Updated on 15 June 2016
Singapore: Tokyo-based Acucela Inc has received a written termination notice from Otsuka Pharmaceutical Co Ltd for the co-development and commercialization agreement between the Company and Otsuka Pharmaceutical relating to the company's product candidate emixustat hydrochloride and the development and collaboration agreement between the company and Otsuka Pharmaceutical relating to Otsuka Pharmaceutical's product candidate OPA-6566.
Acucela says that the receipt of this Notice will impact the company's preparation of its proxy materials for its annual meeting of shareholders and, therefore, the Company has decided to postpone its annual meeting of shareholders, previously scheduled for August 2, 2016, to a later date that has yet to be determined. A new record date will also be determined, indicated Acucela.

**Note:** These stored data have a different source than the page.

**config.mk**
```make
export PLATFORM = sky130hd
export DESIGN_NAME = nmi_edge_ctrl
export DESIGN_NICKNAME = d
export VERILOG_FILES = /design/src/rtl/nmi_edge_ctrl.sv
export SDC_FILE = /design/constraint.sdc
export NUM_CORES = 1
export LEC_CHECK = 0
export ABC_AREA = 1
export BUFFER_PORTS_ARGS = -buffer_cell sky130_fd_sc_hd__clkbuf_2
export CAP_MARGIN = 20
export CORE_AREA = 2 2 39 41
export CTS_CLUSTER_SIZE = 20
export DETAILED_ROUTE_END_ITERATION = 12
export DIE_AREA = 0 0 41 43
export PLACE_DENSITY = 0.52
export SYNTH_ARGS = -nofsm -noshare
export SYNTH_HDL_FRONTEND = slang
export SYNTH_SLANG_ARGS = --single-unit
```
**constraint.sdc**
```tcl
create_clock -name clk -period 1.2 [get_ports clk]
set_clock_uncertainty 0.05 [all_clocks]
set_input_delay 0.3 -clock clk [delete_from_list [all_inputs] [get_ports clk]]
set_output_delay 0.3 -clock clk [all_outputs]
set_load 0.02 [all_outputs]
```
## config.mk

```make
export PLATFORM = sky130hd
export DESIGN_NAME = startup_hold
export DESIGN_NICKNAME = d
export VERILOG_FILES = /design/src/rtl/startup_hold_pkg.sv /design/src/rtl/startup_len_decode.sv /design/src/rtl/startup_tick_counter.sv /design/src/rtl/startup_seq_fsm.sv /design/src/rtl/startup_hold.sv
export SDC_FILE = /design/constraint.sdc
export NUM_CORES = 1
export LEC_CHECK = 0
export ABC_AREA = 1
export BUFFER_PORTS_ARGS = -buffer_cell sky130_fd_sc_hd__buf_2
export CAP_MARGIN = 0
export CORE_AREA = 5 5 132 84
export CTS_CLUSTER_DIAMETER = 120
export DETAILED_ROUTE_END_ITERATION = 8
export DIE_AREA = 0 0 137 89
export GPL_ROUTABILITY_DRIVEN = 0
export PLACE_DENSITY = 0.52
export SLEW_MARGIN = 20
export SYNTH_ARGS = -nofsm -noshare
export SYNTH_HDL_FRONTEND = slang
export SYNTH_HIERARCHICAL = 1
export SYNTH_SLANG_ARGS = --single-unit
```

## constraint.sdc

```tcl
create_clock -name clk -period 2.8 [get_ports clk]
set_clock_uncertainty 0.05 [all_clocks]
set_input_delay 0.14 -clock clk [delete_from_list [all_inputs] [get_ports clk]]
set_output_delay 0.14 -clock clk [all_outputs]
set_load 0.005 [all_outputs]
```
## src/rtl/i2c_tgt_pkg.sv

```systemverilog
package i2c_tgt_pkg;
  localparam int BYTE_W = 8;
  localparam int DEVA_W = BYTE_W - 1;

  typedef enum logic [2:0] {
    ST_IDLE,   // bus free or not yet addressed
    ST_RECV,   // shifting a byte in from the controller
    ST_RACK,   // target drives acknowledge
    ST_SEND,   // shifting a register byte out
    ST_MACK,   // controller acknowledge slot after a sent byte
    ST_WAIT    // silent until START or STOP
  } tgt_state_e;

  typedef enum logic [1:0] {
    PH_DEV,    // byte holds device address and direction
    PH_PTR,    // byte loads the register pointer
    PH_DATA    // byte is written to the register file
  } rx_phase_e;
endpackage

```

## src/rtl/i2c_tgt_sync.sv

```systemverilog
module i2c_tgt_sync #(
  parameter int STAGES = 2
) (
  input  logic clk,
  input  logic rst_n,
  input  logic scl_i,
  input  logic sda_i,
  output logic scl_lvl,
  output logic sda_lvl,
  output logic scl_rise,
  output logic scl_fall,
  output logic bus_start,
  output logic bus_stop
);
  logic [STAGES-1:0] scl_pipe, sda_pipe;
  logic [STAGES-1:0] scl_pipe_n, sda_pipe_n;
  logic              scl_d, sda_d;

  generate
    if (STAGES > 1) begin : g_multi
      assign scl_pipe_n = {scl_pipe[STAGES-2:0], scl_i};
      assign sda_pipe_n = {sda_pipe[STAGES-2:0], sda_i};
    end else begin : g_single
      assign scl_pipe_n = scl_i;
      assign sda_pipe_n = sda_i;
    end
  endgenerate

  // Idle bus reads high on both lines.
  always_ff @(posedge clk or negedge rst_n) begin
    if (!rst_n) begin
      scl_pipe <= '1;
      sda_pipe <= '1;
      scl_d    <= 1'b1;
      sda_d    <= 1'b1;
    end else begin
      scl_pipe <= scl_pipe_n;
      sda_pipe <= sda_pipe_n;
      scl_d    <= scl_lvl;
      sda_d    <= sda_lvl;
    end
  end

  assign scl_lvl   = scl_pipe[STAGES-1];
  assign sda_lvl   = sda_pipe[STAGES-1];
  assign scl_rise  = scl_lvl & ~scl_d;
  assign scl_fall  = ~scl_lvl & scl_d;
  assign bus_start = scl_lvl & scl_d & sda_d & ~sda_lvl;
  assign bus_stop  = scl_lvl & scl_d & ~sda_d & sda_lvl;
endmodule

```

## src/rtl/i2c_tgt_shreg.sv

```systemverilog
module i2c_tgt_shreg #(
  parameter  int W  = 8,
  localparam int CW = $clog2(W + 1)
) (
  input  logic          clk,
  input  logic          rst_n,
  input  logic          clr,
  input  logic          ld,
  input  logic          cap,
  input  logic          sh,
  input  logic          in_bit,
  input  logic [W-1:0]  ld_val,
  output logic [W-1:0]  data,
  output logic [CW-1:0] cnt
);
  logic [W-1:0]  data_q, data_n;
  logic [CW-1:0] cnt_q, cnt_n;

  always_comb begin
    data_n = data_q;
    cnt_n  = cnt_q;
    if (clr) begin
      cnt_n = '0;
    end else if (ld) begin
      data_n = ld_val;
      cnt_n  = '0;
    end else if (cap) begin
      data_n = {data_q[W-2:0], in_bit};
      cnt_n  = cnt_q + CW'(1);
    end else if (sh) begin
      data_n = {data_q[W-2:0], 1'b1};
      cnt_n  = cnt_q + CW'(1);
    end
  end

  always_ff @(posedge clk or negedge rst_n) begin
    if (!rst_n) begin
      data_q <= '1;
      cnt_q  <= '0;
    end else if (clr | ld | cap | sh) begin
      data_q <= data_n;
      cnt_q  <= cnt_n;
    end
  end

  assign data = data_q;
  assign cnt  = cnt_q;
endmodule

```

## src/rtl/i2c_tgt_ptr.sv

```systemverilog
module i2c_tgt_ptr #(
  parameter int W = 8
) (
  input  logic         clk,
  input  logic         rst_n,
  input  logic         load,
  input  logic [W-1:0] load_val,
  input  logic         step,
  output logic [W-1:0] ptr
);
  logic [W-1:0] ptr_q, ptr_n;

  always_comb begin
    ptr_n = ptr_q;
    if (load)      ptr_n = load_val;
    else if (step) ptr_n = ptr_q + W'(1);
  end

  always_ff @(posedge clk or negedge rst_n) begin
    if (!rst_n)           ptr_q <= '0;
    else if (load | step) ptr_q <= ptr_n;
  end

  assign ptr = ptr_q;

  // pointer only moves on a load or a step, never on STOP alone
  p_ptr_hold_r9: assert property (@(posedge clk) disable iff (!rst_n)
    (!load && !step) |=> $stable(ptr_q));

  // stepping past the top address lands on zero
  p_ptr_wrap_r8: assert property (@(posedge clk) disable iff (!rst_n)
    (step && !load && ptr_q == '1) |=> (ptr_q == '0));
endmodule

```

## src/rtl/i2c_regport_target.sv

```systemverilog
module i2c_regport_target
  import i2c_tgt_pkg::*;
#(
  parameter int SYNC_STAGES = 2
) (
  input  logic              clk,
  input  logic              rst_n,
  input  logic [DEVA_W-1:0] dev_addr,
  input  logic              scl_i,
  input  logic              sda_i,
  output logic              sda_oe,
  output logic [BYTE_W-1:0] reg_addr,
  output logic [BYTE_W-1:0] reg_wdata,
  output logic              reg_we,
  input  logic [BYTE_W-1:0] reg_rdata
);
  localparam int CW = $clog2(BYTE_W + 1);
  localparam logic [CW-1:0] CNT_FULL = CW'(BYTE_W);
  localparam logic [CW-1:0] CNT_LAST = CW'(BYTE_W - 1);

  logic scl_lvl, sda_lvl, scl_rise, scl_fall, bus_start, bus_stop;

  i2c_tgt_sync #(.STAGES(SYNC_STAGES)) u_sync (
    .clk(clk), .rst_n(rst_n), .scl_i(scl_i), .sda_i(sda_i),
    .scl_lvl(scl_lvl), .sda_lvl(sda_lvl), .scl_rise(scl_rise),
    .scl_fall(scl_fall), .bus_start(bus_start), .bus_stop(bus_stop)
  );

  logic              sr_clr, sr_ld, sr_cap, sr_sh;
  logic [BYTE_W-1:0] sr_data;
  logic [CW-1:0]     sr_cnt;

  i2c_tgt_shreg #(.W(BYTE_W)) u_shreg (
    .clk(clk), .rst_n(rst_n), .clr(sr_clr), .ld(sr_ld), .cap(sr_cap),
    .sh(sr_sh), .in_bit(sda_lvl), .ld_val(reg_rdata),
    .data(sr_data), .cnt(sr_cnt)
  );

  logic              ptr_load, ptr_step;
  logic [BYTE_W-1:0] ptr;

  i2c_tgt_ptr #(.W(BYTE_W)) u_ptr (
    .clk(clk), .rst_n(rst_n), .load(ptr_load), .load_val(sr_data),
    .step(ptr_step), .ptr(ptr)
  );

  tgt_state_e st_q, st_n;
  rx_phase_e  ph_q, ph_n;
  logic       rw_q, rw_n;
  logic       mack_q, mack_n;
  logic       we_n;

  // Next-state logic; START and STOP override every state.
  always_comb begin
    st_n     = st_q;
    ph_n     = ph_q;
    rw_n     = rw_q;
    mack_n   = mack_q;
    sr_clr   = 1'b0;
    sr_ld    = 1'b0;
    sr_cap   = 1'b0;
    sr_sh    = 1'b0;
    ptr_load = 1'b0;
    ptr_step = 1'b0;
    we_n     = 1'b0;
    if (bus_start) begin
      st_n   = ST_RECV;
      ph_n   = PH_DEV;
      sr_clr = 1'b1;
    end else if (bus_stop) begin
      st_n = ST_IDLE;
    end else begin
      unique case (st_q)
        ST_RECV: begin
          if (scl_rise && sr_cnt != CNT_FULL) sr_cap = 1'b1;
          if (scl_fall && sr_cnt == CNT_FULL) begin
            unique case (ph_q)
              PH_DEV: begin
                if (sr_data[BYTE_W-1:1] == dev_addr) begin
                  rw_n = sr_data[0];
                  st_n = ST_RACK;
                end else begin
                  st_n = ST_WAIT;
                end
              end
              PH_PTR: begin
                ptr_load = 1'b1;
                st_n     = ST_RACK;
              end
              default: begin
                we_n     = 1'b1;
                ptr_step = 1'b1;
                st_n     = ST_RACK;
              end
            endcase
          end
        end
        ST_RACK: begin
          if (scl_fall) begin
            if (ph_q == PH_DEV && rw_q) begin
              sr_ld    = 1'b1;
              ptr_step = 1'b1;
              st_n     = ST_SEND;
            end else begin
              sr_clr = 1'b1;
              st_n   = ST_RECV;
              ph_n   = (ph_q == PH_DEV) ? PH_PTR : PH_DATA;
            end
          end
        end
        ST_SEND: begin
          if (scl_fall) begin
            if (sr_cnt == CNT_LAST) st_n  = ST_MACK;
            else                    sr_sh = 1'b1;
          end
        end
        ST_MACK: begin
          if (scl_rise) mack_n = ~sda_lvl;
          if (scl_fall) begin
            if (mack_q) begin
              sr_ld    = 1'b1;
              ptr_step = 1'b1;
              st_n     = ST_SEND;
            end else begin
              st_n = ST_WAIT;
            end
          end
        end
        default: ;
      endcase
    end
  end

  always_ff @(posedge clk or negedge rst_n) begin
    if (!rst_n) begin
      st_q   <= ST_IDLE;
      ph_q   <= PH_DEV;
      rw_q   <= 1'b0;
      mack_q <= 1'b0;
    end else begin
      st_q   <= st_n;
      ph_q   <= ph_n;
      rw_q   <= rw_n;
      mack_q <= mack_n;
    end
  end

  // Write strobe is combinational so it meets reg_addr before the step.
  assign reg_we    = we_n;
  assign reg_addr  = ptr;
  assign reg_wdata = sr_data;
  assign sda_oe    = (st_q == ST_RACK) | ((st_q == ST_SEND) & ~sr_data[BYTE_W-1]);

  // one strobe per byte
  p_we_pulse_r5: assert property (@(posedge clk) disable iff (!rst_n)
    reg_we |=> !reg_we);

  // a written byte is acknowledged right after its strobe
  p_we_then_ack_r5: assert property (@(posedge clk) disable iff (!rst_n)
    reg_we |=> sda_oe);

  // the target only moves SDA while SCL is low
  p_sda_edge_scl_low_r6: assert property (@(posedge clk) disable iff (!rst_n)
    !$stable(sda_oe) |-> !$past(scl_lvl));
endmodule

```
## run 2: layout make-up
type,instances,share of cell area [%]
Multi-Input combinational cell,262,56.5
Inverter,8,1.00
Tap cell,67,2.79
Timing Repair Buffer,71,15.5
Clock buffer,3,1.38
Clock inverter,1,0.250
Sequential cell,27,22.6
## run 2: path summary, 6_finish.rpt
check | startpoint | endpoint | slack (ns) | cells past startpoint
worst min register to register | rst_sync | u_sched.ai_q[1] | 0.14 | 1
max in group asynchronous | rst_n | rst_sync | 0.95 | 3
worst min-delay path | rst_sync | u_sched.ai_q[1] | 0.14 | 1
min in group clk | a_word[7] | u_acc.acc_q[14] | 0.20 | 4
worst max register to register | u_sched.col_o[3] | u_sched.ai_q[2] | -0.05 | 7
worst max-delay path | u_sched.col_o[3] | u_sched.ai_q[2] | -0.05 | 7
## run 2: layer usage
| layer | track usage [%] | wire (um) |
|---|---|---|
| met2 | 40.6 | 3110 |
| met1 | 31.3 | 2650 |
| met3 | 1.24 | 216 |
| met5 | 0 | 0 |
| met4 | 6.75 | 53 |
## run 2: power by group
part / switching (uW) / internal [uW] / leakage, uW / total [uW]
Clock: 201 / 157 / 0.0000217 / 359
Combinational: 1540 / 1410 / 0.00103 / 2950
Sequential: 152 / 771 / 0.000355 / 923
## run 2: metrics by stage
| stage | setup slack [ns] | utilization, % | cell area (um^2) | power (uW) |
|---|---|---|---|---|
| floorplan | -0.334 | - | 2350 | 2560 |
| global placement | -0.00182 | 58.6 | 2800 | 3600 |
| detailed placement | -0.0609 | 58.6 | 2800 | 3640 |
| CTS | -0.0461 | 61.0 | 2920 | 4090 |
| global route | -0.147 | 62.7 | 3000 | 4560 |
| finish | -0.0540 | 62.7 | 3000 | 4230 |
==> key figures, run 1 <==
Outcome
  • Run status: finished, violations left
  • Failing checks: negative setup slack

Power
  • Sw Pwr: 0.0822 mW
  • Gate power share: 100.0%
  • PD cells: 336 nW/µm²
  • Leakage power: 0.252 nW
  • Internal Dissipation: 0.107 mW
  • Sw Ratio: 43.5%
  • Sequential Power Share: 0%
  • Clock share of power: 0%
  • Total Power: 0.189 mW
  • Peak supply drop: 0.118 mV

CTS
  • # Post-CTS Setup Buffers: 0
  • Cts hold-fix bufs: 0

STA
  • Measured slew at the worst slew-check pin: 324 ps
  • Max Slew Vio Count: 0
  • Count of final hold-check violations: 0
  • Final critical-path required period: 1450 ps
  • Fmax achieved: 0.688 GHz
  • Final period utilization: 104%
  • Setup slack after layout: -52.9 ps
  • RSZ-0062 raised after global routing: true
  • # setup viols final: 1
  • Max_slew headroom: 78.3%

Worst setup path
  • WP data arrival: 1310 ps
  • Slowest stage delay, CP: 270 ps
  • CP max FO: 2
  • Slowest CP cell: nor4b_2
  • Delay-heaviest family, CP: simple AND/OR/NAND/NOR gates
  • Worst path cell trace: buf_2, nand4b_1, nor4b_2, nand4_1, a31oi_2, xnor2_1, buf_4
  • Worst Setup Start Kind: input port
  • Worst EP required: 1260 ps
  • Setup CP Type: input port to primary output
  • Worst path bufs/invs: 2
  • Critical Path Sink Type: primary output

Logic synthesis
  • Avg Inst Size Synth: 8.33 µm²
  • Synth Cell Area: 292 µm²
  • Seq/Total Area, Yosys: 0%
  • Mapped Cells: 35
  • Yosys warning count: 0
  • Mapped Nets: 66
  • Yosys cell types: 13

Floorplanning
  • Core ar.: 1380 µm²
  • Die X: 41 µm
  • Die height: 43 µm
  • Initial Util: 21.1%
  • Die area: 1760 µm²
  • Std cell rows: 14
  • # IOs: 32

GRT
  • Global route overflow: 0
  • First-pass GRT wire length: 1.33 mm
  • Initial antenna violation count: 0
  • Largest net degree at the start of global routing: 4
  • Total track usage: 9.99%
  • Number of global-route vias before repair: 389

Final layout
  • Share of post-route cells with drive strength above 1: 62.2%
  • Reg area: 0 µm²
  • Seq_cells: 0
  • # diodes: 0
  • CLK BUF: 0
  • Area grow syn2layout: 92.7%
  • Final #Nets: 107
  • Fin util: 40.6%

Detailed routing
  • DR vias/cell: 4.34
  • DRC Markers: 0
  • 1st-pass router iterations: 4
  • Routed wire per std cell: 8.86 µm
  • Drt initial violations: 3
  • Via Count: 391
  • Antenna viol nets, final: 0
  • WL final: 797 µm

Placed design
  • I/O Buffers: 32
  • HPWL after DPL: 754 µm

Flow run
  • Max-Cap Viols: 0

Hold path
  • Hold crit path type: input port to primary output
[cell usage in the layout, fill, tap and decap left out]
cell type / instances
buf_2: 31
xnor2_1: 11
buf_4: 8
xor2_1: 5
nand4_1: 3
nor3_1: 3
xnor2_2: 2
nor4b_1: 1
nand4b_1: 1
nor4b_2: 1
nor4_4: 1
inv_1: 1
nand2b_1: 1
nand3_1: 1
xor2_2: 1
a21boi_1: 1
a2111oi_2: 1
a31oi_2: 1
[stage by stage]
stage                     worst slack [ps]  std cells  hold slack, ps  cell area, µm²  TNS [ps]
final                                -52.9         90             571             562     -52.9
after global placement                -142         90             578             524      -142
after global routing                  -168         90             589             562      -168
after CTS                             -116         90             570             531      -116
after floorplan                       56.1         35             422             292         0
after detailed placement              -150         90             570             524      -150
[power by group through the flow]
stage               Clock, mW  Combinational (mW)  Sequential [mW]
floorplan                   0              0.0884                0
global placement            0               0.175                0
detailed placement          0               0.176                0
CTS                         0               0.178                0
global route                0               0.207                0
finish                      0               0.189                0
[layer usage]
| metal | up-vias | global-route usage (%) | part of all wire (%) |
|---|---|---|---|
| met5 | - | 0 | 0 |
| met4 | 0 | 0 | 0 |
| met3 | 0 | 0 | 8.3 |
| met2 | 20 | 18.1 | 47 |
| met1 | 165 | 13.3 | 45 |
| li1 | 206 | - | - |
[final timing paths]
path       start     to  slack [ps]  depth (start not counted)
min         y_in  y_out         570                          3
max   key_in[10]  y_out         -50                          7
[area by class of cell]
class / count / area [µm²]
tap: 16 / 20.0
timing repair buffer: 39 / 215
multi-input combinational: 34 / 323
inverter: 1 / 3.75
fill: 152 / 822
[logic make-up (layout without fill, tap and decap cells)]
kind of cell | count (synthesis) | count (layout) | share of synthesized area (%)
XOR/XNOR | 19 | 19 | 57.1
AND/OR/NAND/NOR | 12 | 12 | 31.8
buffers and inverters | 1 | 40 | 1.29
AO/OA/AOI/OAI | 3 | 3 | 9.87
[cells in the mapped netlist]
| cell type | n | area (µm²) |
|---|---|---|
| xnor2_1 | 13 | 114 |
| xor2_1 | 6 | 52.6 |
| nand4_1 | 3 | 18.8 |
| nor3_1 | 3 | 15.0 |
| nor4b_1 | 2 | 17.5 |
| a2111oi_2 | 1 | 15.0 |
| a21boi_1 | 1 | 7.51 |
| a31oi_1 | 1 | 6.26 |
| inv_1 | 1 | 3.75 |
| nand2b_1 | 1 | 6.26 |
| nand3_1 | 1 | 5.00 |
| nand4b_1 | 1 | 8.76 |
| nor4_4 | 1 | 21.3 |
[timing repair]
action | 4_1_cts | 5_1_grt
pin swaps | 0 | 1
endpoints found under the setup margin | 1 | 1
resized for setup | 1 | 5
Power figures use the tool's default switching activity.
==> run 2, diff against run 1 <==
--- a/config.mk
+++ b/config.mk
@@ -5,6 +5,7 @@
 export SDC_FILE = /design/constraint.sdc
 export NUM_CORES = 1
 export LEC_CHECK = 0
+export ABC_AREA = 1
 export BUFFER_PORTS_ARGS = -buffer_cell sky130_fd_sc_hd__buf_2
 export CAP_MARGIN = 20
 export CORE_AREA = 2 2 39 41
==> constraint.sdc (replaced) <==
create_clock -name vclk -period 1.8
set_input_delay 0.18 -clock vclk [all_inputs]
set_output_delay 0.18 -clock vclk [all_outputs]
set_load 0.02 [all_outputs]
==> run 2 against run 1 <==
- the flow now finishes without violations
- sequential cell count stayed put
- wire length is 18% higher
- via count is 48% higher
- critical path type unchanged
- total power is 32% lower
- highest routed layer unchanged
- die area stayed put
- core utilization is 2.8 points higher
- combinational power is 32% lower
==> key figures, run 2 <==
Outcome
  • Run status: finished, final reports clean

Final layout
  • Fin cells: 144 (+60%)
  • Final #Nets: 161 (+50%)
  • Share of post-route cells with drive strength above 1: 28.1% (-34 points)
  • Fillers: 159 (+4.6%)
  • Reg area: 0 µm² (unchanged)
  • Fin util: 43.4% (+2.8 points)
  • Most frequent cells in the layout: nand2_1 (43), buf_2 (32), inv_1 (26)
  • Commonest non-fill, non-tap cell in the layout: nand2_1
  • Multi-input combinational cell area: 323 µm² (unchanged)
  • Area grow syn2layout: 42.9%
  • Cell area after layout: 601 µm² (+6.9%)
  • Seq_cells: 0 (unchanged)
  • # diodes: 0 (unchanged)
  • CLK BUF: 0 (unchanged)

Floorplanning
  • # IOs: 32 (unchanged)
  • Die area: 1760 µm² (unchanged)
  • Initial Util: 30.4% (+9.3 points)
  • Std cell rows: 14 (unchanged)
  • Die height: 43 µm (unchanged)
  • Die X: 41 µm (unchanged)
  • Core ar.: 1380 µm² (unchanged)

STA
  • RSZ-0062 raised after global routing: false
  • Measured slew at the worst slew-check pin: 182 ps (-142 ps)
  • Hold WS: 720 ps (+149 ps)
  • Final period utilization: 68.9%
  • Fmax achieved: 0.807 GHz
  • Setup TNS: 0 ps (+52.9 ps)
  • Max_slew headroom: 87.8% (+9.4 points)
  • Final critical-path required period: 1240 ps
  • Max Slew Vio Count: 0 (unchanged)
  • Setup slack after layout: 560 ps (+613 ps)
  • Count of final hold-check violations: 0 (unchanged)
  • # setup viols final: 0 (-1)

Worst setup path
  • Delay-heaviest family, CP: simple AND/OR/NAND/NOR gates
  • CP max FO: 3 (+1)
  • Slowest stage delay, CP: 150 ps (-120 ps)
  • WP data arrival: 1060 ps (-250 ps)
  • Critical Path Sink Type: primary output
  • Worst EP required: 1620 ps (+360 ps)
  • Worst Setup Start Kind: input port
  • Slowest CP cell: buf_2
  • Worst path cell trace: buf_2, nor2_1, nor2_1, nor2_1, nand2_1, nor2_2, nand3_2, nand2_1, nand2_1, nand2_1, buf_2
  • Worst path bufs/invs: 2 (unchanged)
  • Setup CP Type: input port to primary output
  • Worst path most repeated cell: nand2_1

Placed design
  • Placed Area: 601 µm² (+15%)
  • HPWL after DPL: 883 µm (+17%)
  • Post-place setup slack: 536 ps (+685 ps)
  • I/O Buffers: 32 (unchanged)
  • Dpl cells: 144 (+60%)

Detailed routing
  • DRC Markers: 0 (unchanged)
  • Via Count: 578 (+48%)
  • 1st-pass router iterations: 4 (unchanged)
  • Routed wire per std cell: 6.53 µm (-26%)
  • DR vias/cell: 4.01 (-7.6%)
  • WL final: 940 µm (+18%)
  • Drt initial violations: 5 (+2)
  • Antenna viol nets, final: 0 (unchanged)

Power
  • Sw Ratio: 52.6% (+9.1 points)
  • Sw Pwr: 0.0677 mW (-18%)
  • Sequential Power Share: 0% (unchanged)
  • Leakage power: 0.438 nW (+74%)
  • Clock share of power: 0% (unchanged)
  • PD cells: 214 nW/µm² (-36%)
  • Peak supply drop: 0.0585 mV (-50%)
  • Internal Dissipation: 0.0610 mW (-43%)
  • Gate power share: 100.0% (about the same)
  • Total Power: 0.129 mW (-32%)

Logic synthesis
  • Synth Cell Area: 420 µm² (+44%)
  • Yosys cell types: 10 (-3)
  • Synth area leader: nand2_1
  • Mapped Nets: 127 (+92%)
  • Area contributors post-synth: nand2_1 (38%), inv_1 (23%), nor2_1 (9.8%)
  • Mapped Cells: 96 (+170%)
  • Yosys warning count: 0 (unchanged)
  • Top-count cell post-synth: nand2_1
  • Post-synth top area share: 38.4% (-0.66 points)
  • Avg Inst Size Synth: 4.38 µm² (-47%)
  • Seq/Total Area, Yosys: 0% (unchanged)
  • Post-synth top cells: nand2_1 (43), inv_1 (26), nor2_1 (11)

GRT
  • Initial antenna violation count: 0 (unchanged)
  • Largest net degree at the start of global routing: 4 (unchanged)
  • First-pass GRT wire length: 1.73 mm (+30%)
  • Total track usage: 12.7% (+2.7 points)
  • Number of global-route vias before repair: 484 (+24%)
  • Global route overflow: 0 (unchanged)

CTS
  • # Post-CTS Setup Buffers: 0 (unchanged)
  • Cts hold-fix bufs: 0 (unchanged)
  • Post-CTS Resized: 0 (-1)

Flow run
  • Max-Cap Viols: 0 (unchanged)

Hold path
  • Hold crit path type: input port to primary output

Otsuka Pharmaceutical and the company entered into the Emixustat Agreement in September 2008. In May 2016, the company announced that the Phase 2b/3 clinical trial (S.E.A.T.T.L.E. study) for the treatment of geographic atrophy (GA) secondary to dry age-related macular degeneration (AMD) did not meet its primary endpoint.
The Notice was received by the company on June 13, 2016 and the termination of the Emixustat Agreement will be effective fourteen days from the date of the Notice. The company will discontinue further analysis of the clinical data from the S.E.A.T.T.L.E. study pertaining to GA secondary to dry AMD, which study was conducted in collaboration with Otsuka Pharmaceutical.
Acucela also indicated that it will continue its ongoing research to explore the benefits of emixustat for the treatment of retinal diseases. Currently, there is an ongoing Phase 2 trial of emixustat addressing proliferative diabetic retinopathy and the Company plans to initiate a clinical trial evaluating emixustat in patients with Stargardt disease by the end of 2016.